Mush. The remnants of hostas and hardy geraniums

But what marvellous mush this is! I realise I might be in the minority in finding the process of plant decomposition fascinating, but I love the very notion that, just as half the world believes the great outdoors has slowed to a standstill, various enzymes and fungi, bacteria and detritivorous beasties are at their very busiest, breaking down old plant matter and converting it into usable material for the garden in the months to come. This is circle of life stuff – a moment where the quick and the dead occupy the same space, both geographically and temporally. It’s about nourishment, about soil, and for me it’s where gardening begins and ends. There's a brief spell as the herbaceous border collapses inward when you can catch all this in situ before the efficient gardening team fetch away the remains of the plants to the compost heap, clearing space for mulches and manure. 

Tough customer. The remains of the persicaria’s can be a bit stringy, but a large, well managed compost heap will break them down with surprising ease

The dishevelled foliage of a tree paeony with architectural phlomis seedheads. 

Once the beds have been cleared, the evergreen hedging will provide both continuity and structure in the winter garden, coming to the fore as the herbaceous plants gather strength below ground.

For now, they form a magnificent backdrop to the skeletons of plants still standing. 

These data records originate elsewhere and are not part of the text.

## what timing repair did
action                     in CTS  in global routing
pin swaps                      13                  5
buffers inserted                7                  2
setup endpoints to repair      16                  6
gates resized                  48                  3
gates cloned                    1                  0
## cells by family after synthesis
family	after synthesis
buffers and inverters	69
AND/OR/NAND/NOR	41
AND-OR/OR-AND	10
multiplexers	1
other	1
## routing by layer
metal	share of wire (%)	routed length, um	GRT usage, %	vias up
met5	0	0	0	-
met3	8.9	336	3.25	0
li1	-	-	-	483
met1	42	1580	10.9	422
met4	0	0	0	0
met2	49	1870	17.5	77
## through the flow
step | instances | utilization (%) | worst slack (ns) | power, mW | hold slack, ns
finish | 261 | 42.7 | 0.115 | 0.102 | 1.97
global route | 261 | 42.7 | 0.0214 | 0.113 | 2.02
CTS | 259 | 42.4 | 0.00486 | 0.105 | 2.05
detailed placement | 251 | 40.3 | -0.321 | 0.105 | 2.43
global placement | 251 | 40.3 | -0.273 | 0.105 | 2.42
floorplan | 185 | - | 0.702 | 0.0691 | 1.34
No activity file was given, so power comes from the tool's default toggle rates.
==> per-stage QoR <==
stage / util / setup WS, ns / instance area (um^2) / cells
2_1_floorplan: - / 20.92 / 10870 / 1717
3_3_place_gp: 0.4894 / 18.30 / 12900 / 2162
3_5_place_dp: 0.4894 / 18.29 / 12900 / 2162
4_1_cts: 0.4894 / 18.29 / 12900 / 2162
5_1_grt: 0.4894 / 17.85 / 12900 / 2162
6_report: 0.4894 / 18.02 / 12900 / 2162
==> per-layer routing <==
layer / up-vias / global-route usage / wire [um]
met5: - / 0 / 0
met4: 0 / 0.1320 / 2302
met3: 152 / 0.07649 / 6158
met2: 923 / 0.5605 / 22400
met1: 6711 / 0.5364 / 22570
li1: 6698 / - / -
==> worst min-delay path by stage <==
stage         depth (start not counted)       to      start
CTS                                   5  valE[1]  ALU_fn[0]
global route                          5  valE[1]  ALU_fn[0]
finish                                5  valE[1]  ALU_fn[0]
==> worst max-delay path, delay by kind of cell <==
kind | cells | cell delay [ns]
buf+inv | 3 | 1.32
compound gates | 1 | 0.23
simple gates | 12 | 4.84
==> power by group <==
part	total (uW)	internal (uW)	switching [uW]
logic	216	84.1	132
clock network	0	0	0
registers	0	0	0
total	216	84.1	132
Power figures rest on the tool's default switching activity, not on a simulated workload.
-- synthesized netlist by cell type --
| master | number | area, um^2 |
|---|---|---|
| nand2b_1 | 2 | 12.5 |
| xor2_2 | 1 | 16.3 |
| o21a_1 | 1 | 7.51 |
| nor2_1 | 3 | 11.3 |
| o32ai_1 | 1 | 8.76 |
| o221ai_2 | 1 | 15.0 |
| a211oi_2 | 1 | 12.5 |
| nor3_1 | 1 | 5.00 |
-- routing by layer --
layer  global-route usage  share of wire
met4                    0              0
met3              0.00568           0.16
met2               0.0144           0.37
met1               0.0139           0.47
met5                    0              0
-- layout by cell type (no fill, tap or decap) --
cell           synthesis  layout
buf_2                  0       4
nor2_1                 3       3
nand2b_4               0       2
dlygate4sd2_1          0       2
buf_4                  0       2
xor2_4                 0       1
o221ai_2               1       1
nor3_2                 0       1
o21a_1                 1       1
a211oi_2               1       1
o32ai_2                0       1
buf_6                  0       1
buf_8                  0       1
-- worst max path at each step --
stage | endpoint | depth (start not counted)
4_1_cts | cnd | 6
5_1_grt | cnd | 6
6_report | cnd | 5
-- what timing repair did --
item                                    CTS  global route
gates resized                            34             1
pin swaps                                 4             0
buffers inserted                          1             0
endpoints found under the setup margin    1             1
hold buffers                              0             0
### design/flow/design.v
module clock (
	input clk,     
	input rst_n,  
	output clk100ms
);
reg [23:0] cnt100ms;
reg rclk100ms;
always @(posedge clk or negedge rst_n) begin : proc_cnt100ms
	if(~rst_n) begin
		cnt100ms <= 0;
		rclk100ms <=0;
	end else begin
		if(cnt100ms == 24'd2_499_999) begin
			cnt100ms <= 24'd0;
			rclk100ms <= ~rclk100ms;
		end
		else
			cnt100ms <= cnt100ms + 1'd1;
	end
end
assign clk100ms = rclk100ms;
endmodule
module column_scan_module
(
	CLK,RSTn,Column_Scan_Sig
); 
	input CLK;
	input RSTn;
	output [1:0] Column_Scan_Sig;
	parameter T10MS=19'd499_999;
	reg[18:0] Count1;
	always @ (posedge CLK or negedge RSTn)
		if(!RSTn)
			Count1<=19'd0;
		else if(Count1==T10MS)
			Count1<=19'd0;
		else
			Count1<=Count1+19'b1;
	reg[1:0]t;
	always@(posedge CLK or negedge RSTn)
		if(!RSTn)
			t<=2'd0;
		else if (t==2'd2)
			t<=2'd0;
		else if(Count1==T10MS)
			t<=t+1'b1;
	reg[1:0]rColumn_Scan;
	always@(posedge CLK or negedge RSTn)
		if(!RSTn)
			rColumn_Scan<=2'b10;
		else if(Count1==T10MS)
			case(t)
				2'd0:rColumn_Scan<=2'b10;
				2'd1:rColumn_Scan<=2'b01;
			endcase
	assign Column_Scan_Sig=rColumn_Scan;
endmodule
module light_control (
	input clk,     
	input rst_n,   
	output Gx,Rx,Gy,Ry
);
reg rGx;
reg rGy;
reg rRx;
reg rRy;
reg [1:0] state;
reg [23:0] cnt;
parameter Tx =30;
parameter Ty = 15;
always @(posedge clk or negedge rst_n) begin : proc_cnt
	if(~rst_n) begin
		cnt <= 0;
	end else begin
		if (cnt == (Tx+Ty)*10-1)
			cnt <= 0;
		else
			cnt <= 1'd1+cnt;
	end
end
always @(posedge clk or negedge rst_n) begin : proc_light_control
	if(~rst_n) begin
		state <= 2'd0;
		rGx <= 1'd0;
		rGy <= 1'd0;
		rRx <=1'd0;
		rRy <= 1'd0;
	end else begin
		case (state)
			2'd0:begin 
				if(cnt == Tx * 10 - 51) begin
					state <= 2'd1;
					rGx <= 1'b0;
				end
				else
					rGx <= 1'b1;
					rRy <= 1'b1;
					rRx <= 1'b0;
					rGy <= 1'b0;
			end
			2'd1:begin 
				if(cnt == Tx*10 -1) begin
					state <= 2'd2;
					rGx <= 1'b0;
				end
				else if(cnt == Tx*10 - 6) begin 
					rGx <= 1'b1;
				end
				else if(cnt == Tx*10 - 11) begin 
					rGx <= 1'b0;
					end
				else if(cnt == Tx*10 - 16) begin 
					rGx <= 1'b1;
					end
				else if(cnt == Tx*10 - 21) begin 
					rGx <= 1'b0;
					end
				else if(cnt == Tx*10 - 26) begin 
					rGx <= 1'b1;
					end
				else if(cnt == Tx*10 - 31) begin 
					rGx <= 1'b0;
					end
				else if(cnt == Tx*10 - 36) begin 
					rGx <= 1'b1;
					end
				else if(cnt == Tx*10 - 41) begin 
					rGx <= 1'b0;
					end
				else if(cnt == Tx*10- 46) begin 
					rGx <= 1'b1;
					end
			end
			2'd2:begin 
				if(cnt == (Tx+Ty)*10-51) begin 
					state <= 2'd3;
					rGy <= 1'b0;
				end
				else begin
					rRy <=1'b0;
					rGy <= 1'b1;
					rRx <= 1'b1;
				end
			end
			2'd3:begin 
				if(cnt == (Tx+Ty)*10-1) begin
					rGy <= 1'b0;
					state <= 2'd0;
				end
				else if(cnt == (Tx+Ty)*10-6) begin 
					rGy <= 1'b1;
				end
				else if(cnt == (Tx+Ty)*10-11) begin 
					rGy<= 1'b0;
					end
				else if(cnt == (Tx+Ty)*10-16) begin 
					rGy <= 1'b1;
					end
				else if(cnt == (Tx+Ty)*10-21) begin 
					rGy <= 1'b0;
					end		
				if(cnt == (Tx+Ty)*10-26) begin
					rGy <= 1'b1;
				end
				else if(cnt == (Tx+Ty)*10-31) begin 
					rGy <= 1'b0;
				end
				else if(cnt == (Tx+Ty)*10-36) begin 
					rGy<= 1'b1;
					end
				else if(cnt == (Tx+Ty)*10-41) begin 
					rGy <= 1'b0;
					end
				else if(cnt == (Tx+Ty)*10-46) begin 
					rGy <= 1'b1;
					end
			end
			default : state <= 2'd0;
		endcase
	end
end
assign Gx = rGx;
assign Gy = rGy;
assign Rx = rRx;
assign Ry = rRy;
endmodule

The cardoon Cynara cardunculus, always a presence at this  point in the border

There is beauty in extreme old age. Do you fancy you are elderly enough?

It’s not all drabs and muted hues. Admittedly given a boost by the slanting autumn sun, there are some vivid flashes of colour to delight the eye of the garden visitor, from the red and gold combination of cornus and miscanthus to the shocking violet of Symphiotrichum novae-angliae 'Purple Cloud'. 

And even where the colour has faded, there's still plenty of textural interest to be had in the combination of plants. 

I don't kid myself that this Mush Watch will ever catch on, with gardens becoming as busy in autumn and winter as they are in summer. Which, if I'm honest, I'm rather glad about from my own point of view, offering as it does the chance to experience the wonder, tranquility and quiet energy of the garden at the end of the year in relative peace. 

The water in a stone birdbath reflecting Sarcococca hookeriana var. digyna

With thanks to Pat Havers, Head Gardener at Waterperry, for her kindness in making time to show me around on a Sunday. And for the cake and laughter.